WHAT THE TASK ASKS
Lines holding the word "codes" in the following material must be counted; give only the resulting number.
_ _ _ _
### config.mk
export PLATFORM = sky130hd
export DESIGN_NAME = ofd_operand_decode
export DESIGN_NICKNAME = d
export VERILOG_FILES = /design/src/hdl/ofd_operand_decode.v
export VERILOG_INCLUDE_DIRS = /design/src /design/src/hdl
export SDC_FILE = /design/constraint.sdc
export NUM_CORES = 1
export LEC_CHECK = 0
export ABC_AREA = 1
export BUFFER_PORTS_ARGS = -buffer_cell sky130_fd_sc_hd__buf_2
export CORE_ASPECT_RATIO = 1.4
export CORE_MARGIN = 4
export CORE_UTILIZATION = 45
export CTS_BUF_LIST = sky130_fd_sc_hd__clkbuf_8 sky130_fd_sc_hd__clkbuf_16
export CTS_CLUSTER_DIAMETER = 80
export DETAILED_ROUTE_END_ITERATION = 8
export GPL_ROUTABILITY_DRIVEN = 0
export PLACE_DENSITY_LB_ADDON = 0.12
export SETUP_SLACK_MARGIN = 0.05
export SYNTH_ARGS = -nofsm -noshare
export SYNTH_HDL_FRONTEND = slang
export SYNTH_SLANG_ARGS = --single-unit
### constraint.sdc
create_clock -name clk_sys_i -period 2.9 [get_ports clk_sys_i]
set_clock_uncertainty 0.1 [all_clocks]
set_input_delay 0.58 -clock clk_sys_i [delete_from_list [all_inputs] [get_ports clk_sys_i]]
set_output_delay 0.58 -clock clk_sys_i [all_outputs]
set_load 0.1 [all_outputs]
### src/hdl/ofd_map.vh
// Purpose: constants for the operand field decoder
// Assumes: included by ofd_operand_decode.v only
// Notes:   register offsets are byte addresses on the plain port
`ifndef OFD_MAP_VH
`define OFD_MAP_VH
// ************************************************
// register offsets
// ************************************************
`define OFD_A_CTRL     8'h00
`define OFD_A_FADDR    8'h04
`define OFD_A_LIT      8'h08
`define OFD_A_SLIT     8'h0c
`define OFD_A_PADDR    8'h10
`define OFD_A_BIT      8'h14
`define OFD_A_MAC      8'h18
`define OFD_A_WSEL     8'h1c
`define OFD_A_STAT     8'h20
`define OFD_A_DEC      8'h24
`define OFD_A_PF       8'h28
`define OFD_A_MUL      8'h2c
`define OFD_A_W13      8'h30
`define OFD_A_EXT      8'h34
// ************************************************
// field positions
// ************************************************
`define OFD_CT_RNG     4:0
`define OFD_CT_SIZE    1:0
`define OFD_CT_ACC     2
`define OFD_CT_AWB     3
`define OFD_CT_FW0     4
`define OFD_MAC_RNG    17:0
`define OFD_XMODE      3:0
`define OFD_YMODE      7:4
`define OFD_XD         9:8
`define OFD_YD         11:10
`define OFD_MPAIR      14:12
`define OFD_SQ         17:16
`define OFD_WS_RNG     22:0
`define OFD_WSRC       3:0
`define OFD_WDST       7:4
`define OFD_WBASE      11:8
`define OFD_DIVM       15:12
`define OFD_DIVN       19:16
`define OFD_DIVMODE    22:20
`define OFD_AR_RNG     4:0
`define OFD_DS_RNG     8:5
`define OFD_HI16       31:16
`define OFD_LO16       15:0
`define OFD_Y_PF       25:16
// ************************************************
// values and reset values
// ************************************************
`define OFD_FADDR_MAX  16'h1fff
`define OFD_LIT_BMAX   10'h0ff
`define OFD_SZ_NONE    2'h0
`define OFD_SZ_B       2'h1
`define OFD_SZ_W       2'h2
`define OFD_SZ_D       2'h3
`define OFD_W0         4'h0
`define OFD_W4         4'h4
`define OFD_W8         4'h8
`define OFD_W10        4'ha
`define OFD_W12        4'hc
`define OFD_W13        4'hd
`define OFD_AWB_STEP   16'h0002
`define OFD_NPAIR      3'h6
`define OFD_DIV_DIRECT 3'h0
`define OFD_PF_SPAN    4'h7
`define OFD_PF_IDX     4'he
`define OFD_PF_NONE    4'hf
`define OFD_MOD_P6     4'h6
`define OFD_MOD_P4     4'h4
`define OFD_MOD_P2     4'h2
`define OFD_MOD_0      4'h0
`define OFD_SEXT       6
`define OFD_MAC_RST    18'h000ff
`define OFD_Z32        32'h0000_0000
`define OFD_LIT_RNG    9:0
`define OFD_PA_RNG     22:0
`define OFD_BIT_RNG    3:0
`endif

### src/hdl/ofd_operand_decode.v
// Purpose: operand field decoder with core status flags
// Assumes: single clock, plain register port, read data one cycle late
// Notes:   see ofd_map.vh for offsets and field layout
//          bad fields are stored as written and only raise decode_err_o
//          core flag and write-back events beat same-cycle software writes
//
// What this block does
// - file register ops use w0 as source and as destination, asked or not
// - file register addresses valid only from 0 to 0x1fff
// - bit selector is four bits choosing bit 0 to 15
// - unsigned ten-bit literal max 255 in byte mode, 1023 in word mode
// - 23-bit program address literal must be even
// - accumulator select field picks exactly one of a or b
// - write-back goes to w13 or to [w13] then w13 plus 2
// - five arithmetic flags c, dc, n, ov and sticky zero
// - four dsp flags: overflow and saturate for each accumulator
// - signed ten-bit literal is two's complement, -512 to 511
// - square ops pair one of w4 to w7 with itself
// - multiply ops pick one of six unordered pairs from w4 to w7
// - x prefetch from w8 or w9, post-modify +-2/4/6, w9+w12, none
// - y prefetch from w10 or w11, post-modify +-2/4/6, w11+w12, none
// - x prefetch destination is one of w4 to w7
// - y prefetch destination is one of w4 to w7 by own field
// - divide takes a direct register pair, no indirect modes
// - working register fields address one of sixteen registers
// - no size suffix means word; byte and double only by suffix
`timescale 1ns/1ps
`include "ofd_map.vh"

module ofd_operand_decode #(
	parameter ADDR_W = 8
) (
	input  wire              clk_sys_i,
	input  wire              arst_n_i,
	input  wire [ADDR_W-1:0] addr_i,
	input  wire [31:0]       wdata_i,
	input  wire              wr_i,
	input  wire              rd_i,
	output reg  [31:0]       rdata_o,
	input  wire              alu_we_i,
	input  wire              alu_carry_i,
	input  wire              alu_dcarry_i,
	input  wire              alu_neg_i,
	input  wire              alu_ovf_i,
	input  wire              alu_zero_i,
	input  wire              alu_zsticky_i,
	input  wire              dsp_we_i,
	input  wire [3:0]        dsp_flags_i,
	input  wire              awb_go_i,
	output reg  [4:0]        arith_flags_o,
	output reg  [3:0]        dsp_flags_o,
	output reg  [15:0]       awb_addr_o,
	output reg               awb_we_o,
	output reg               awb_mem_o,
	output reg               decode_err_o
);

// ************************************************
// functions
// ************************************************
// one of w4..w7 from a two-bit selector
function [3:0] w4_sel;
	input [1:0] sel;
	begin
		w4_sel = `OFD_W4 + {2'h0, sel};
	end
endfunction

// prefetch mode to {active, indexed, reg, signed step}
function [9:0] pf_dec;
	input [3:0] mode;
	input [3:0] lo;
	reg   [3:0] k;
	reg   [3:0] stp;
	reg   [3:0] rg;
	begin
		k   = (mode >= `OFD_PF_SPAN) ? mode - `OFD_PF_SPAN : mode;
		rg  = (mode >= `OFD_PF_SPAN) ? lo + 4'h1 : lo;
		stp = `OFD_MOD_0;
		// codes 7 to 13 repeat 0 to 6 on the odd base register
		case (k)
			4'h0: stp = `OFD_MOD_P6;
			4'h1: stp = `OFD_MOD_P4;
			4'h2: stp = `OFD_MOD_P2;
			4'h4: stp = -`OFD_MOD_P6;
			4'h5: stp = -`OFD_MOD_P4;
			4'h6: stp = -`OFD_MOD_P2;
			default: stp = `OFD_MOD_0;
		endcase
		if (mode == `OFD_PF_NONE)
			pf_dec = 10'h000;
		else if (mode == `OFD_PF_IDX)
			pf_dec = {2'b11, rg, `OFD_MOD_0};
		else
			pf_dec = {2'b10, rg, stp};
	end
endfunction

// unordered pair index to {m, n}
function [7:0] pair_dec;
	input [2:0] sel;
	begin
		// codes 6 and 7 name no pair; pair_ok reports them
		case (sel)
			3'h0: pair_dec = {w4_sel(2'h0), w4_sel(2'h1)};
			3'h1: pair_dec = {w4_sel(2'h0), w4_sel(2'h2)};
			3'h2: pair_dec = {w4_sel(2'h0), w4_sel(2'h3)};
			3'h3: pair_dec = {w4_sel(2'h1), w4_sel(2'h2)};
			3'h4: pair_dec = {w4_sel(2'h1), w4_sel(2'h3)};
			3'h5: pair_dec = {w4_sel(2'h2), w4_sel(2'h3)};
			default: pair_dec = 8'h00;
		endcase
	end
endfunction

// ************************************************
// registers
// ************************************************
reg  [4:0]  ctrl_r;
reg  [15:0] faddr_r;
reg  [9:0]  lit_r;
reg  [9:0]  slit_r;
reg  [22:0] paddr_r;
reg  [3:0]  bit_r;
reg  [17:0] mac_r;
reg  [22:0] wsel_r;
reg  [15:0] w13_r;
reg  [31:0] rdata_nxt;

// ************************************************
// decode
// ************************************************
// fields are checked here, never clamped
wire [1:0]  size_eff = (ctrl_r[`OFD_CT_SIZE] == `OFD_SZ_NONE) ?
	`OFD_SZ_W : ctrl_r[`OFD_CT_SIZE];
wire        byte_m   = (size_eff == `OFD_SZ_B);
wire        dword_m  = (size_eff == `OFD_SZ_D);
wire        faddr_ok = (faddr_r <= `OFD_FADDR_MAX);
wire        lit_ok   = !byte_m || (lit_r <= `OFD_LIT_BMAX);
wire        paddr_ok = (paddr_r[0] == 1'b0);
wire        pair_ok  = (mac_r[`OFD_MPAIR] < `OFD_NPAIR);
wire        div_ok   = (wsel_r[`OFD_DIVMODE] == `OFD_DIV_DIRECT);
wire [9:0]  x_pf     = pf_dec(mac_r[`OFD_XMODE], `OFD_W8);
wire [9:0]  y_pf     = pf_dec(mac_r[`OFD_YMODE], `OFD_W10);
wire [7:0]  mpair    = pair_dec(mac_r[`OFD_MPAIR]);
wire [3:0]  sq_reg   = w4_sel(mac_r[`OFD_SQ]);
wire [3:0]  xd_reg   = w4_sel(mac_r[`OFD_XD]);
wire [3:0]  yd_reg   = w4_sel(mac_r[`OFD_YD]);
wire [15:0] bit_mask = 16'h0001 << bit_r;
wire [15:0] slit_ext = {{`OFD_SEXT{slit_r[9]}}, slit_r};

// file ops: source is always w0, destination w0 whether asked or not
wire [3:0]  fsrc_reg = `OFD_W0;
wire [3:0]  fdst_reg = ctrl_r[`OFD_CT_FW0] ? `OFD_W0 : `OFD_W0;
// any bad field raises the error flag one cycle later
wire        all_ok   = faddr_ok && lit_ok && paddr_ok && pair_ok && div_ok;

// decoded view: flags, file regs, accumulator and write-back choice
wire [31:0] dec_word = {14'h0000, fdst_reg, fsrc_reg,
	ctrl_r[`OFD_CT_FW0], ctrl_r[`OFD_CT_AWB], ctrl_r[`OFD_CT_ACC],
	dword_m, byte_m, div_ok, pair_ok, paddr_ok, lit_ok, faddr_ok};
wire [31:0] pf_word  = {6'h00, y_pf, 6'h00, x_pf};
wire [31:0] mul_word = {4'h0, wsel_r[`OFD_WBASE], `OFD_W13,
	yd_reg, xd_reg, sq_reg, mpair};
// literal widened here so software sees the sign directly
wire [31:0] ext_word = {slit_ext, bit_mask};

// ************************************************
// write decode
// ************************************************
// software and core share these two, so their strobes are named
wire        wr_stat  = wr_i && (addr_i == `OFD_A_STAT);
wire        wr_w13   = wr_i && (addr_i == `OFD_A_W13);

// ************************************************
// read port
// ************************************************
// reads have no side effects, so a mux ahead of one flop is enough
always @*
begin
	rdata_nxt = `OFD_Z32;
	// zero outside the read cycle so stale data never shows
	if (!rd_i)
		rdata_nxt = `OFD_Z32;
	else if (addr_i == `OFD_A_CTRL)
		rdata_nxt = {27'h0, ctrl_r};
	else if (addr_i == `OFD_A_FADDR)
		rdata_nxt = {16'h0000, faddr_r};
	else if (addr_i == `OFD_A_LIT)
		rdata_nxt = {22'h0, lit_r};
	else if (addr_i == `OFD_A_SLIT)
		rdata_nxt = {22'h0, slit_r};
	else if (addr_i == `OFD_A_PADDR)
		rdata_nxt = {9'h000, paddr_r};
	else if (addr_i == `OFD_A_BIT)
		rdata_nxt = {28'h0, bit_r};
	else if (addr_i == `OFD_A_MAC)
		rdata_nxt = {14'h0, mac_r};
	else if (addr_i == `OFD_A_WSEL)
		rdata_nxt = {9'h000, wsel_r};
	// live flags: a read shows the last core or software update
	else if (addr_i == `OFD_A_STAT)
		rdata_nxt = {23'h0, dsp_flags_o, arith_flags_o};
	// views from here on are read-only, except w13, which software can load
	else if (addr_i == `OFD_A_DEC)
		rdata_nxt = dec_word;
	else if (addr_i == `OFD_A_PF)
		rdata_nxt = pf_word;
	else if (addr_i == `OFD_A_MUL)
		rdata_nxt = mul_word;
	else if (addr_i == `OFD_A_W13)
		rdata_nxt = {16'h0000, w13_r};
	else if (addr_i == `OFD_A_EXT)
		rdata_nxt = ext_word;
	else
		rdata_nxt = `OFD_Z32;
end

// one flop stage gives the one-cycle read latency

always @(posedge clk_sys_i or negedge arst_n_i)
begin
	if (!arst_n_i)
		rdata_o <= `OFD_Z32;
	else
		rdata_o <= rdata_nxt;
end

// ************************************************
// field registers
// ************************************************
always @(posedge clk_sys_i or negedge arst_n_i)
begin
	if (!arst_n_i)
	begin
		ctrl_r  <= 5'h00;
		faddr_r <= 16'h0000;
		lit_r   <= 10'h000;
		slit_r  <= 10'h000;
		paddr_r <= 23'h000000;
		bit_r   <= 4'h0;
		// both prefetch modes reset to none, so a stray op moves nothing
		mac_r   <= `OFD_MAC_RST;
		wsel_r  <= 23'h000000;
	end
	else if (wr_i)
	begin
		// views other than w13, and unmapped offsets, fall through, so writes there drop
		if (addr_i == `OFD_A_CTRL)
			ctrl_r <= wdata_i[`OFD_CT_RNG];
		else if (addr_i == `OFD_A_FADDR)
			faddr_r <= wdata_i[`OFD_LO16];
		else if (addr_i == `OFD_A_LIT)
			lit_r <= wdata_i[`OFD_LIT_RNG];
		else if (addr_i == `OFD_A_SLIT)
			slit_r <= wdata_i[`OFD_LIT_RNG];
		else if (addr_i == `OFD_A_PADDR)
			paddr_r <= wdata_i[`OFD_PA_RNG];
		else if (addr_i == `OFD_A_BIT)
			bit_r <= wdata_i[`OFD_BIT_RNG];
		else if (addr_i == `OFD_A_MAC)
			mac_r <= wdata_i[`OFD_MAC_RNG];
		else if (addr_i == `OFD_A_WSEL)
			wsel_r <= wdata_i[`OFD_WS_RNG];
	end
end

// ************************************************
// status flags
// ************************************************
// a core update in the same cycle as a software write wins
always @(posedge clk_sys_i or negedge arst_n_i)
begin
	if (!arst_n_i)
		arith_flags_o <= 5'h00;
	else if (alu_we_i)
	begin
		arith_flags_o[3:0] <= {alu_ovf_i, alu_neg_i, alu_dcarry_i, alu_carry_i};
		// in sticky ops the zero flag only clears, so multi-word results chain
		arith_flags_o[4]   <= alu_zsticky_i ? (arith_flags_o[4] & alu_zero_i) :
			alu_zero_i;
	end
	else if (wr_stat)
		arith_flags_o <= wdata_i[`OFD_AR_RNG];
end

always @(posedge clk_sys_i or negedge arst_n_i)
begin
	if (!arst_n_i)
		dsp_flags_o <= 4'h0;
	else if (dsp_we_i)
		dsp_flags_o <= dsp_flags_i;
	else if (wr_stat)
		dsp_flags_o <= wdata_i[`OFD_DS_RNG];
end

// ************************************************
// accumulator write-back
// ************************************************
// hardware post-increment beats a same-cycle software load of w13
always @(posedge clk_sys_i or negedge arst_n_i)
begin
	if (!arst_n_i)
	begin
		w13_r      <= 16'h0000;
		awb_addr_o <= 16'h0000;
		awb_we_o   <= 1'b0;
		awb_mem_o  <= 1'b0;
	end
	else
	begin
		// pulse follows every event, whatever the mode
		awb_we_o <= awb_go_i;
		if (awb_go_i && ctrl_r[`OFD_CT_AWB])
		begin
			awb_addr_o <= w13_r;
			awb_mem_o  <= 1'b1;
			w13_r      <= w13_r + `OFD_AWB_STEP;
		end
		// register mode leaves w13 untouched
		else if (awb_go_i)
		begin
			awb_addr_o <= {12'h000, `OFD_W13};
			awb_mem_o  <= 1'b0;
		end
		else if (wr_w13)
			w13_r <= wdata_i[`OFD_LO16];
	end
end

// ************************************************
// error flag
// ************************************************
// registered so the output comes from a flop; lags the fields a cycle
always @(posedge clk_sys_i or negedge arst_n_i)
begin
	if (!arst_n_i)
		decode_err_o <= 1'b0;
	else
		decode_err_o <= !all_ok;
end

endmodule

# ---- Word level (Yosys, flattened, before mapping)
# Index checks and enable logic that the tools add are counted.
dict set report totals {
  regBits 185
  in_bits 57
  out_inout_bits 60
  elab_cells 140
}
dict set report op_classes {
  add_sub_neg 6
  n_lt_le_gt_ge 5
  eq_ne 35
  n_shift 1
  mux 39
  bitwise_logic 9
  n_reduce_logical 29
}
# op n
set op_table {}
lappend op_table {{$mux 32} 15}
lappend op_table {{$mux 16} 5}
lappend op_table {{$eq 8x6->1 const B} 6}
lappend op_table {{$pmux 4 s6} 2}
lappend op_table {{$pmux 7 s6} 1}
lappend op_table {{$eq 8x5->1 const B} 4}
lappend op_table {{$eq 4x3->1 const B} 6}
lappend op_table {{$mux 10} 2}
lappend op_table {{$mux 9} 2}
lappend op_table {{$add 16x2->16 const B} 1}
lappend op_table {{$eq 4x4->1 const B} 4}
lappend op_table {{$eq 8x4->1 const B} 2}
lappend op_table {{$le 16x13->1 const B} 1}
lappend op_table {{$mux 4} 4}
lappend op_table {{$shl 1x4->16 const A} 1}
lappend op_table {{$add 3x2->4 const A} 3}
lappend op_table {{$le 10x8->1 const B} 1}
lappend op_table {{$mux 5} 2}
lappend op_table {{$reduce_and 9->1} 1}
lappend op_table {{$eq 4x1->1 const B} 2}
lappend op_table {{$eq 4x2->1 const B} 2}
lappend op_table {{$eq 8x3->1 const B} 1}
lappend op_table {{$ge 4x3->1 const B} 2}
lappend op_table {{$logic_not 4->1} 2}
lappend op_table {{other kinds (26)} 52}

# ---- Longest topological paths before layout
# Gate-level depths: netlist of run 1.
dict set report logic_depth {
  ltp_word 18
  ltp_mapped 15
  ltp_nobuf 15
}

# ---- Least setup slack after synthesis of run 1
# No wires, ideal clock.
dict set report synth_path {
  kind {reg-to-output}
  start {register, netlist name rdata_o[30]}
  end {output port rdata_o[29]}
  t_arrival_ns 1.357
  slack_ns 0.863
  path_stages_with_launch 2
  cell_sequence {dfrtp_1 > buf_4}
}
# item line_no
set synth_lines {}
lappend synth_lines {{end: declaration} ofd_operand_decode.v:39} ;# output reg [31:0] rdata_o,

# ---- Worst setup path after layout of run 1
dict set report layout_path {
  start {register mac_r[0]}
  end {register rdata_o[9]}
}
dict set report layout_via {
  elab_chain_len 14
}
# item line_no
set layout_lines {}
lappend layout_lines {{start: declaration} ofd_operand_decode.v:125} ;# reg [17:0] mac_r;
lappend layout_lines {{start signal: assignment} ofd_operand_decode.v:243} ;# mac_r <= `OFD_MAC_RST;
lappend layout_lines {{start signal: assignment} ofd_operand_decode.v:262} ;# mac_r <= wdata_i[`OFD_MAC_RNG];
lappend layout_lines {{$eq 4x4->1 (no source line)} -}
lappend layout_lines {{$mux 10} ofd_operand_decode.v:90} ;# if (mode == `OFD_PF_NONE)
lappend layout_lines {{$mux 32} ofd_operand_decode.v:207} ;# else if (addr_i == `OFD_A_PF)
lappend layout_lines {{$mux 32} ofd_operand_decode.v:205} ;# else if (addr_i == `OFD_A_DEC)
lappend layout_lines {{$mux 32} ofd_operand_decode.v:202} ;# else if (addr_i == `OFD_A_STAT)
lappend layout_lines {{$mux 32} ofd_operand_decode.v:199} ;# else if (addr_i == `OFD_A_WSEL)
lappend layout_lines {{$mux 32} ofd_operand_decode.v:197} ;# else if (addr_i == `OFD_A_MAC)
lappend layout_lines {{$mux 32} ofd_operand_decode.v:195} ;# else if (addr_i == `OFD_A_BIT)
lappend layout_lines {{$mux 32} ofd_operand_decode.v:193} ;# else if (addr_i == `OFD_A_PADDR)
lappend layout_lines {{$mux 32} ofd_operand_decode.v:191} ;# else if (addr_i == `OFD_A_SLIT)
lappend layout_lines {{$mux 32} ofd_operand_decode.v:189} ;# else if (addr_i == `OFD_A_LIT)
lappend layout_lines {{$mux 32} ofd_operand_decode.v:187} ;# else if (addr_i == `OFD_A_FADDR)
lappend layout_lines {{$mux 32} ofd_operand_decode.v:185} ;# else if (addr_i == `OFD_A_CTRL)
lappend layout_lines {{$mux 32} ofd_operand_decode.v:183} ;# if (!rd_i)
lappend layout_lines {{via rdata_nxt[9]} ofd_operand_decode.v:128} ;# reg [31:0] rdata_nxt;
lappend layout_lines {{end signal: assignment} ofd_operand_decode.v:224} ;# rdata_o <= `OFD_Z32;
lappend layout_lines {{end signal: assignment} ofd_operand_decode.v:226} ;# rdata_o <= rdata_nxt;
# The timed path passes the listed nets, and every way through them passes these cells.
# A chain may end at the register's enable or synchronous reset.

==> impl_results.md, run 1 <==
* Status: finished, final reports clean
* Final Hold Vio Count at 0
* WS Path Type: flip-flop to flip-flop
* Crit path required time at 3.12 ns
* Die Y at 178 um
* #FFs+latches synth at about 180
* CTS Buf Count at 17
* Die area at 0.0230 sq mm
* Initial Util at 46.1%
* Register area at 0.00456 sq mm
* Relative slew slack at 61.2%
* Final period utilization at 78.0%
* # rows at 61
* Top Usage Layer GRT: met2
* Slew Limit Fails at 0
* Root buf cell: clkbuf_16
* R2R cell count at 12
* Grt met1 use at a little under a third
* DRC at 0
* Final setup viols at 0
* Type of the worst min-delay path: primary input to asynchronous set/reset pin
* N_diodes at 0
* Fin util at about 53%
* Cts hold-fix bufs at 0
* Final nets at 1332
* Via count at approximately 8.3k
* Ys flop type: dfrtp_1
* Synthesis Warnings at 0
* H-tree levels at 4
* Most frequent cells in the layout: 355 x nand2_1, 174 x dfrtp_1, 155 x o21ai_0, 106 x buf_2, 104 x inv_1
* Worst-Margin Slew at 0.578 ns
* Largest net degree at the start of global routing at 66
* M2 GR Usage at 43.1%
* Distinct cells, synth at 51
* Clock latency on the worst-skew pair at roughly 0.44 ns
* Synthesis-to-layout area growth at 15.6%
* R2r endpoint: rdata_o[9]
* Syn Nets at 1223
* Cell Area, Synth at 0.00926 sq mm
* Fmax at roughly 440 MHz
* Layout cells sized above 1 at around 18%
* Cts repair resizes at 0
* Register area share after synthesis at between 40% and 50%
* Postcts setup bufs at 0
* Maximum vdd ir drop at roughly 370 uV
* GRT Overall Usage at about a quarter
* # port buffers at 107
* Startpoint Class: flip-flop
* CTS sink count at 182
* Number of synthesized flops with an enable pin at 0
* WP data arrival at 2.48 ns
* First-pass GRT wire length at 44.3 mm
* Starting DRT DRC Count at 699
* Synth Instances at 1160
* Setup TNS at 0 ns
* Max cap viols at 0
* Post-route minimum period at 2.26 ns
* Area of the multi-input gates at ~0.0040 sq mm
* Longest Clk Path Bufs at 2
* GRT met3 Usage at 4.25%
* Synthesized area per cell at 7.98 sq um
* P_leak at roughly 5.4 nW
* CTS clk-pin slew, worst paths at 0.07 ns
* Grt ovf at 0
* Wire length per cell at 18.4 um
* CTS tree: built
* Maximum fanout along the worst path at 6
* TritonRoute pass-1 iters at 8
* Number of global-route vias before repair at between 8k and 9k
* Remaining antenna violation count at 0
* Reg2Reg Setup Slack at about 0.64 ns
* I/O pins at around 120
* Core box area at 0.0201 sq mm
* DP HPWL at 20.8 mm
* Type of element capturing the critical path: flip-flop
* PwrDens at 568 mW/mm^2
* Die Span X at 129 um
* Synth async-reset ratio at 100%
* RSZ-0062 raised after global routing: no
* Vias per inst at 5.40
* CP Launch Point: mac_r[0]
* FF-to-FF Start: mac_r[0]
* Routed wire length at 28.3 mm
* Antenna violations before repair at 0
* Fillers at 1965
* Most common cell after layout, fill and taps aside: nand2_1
_ _ _ _
ANSWER BELOW
2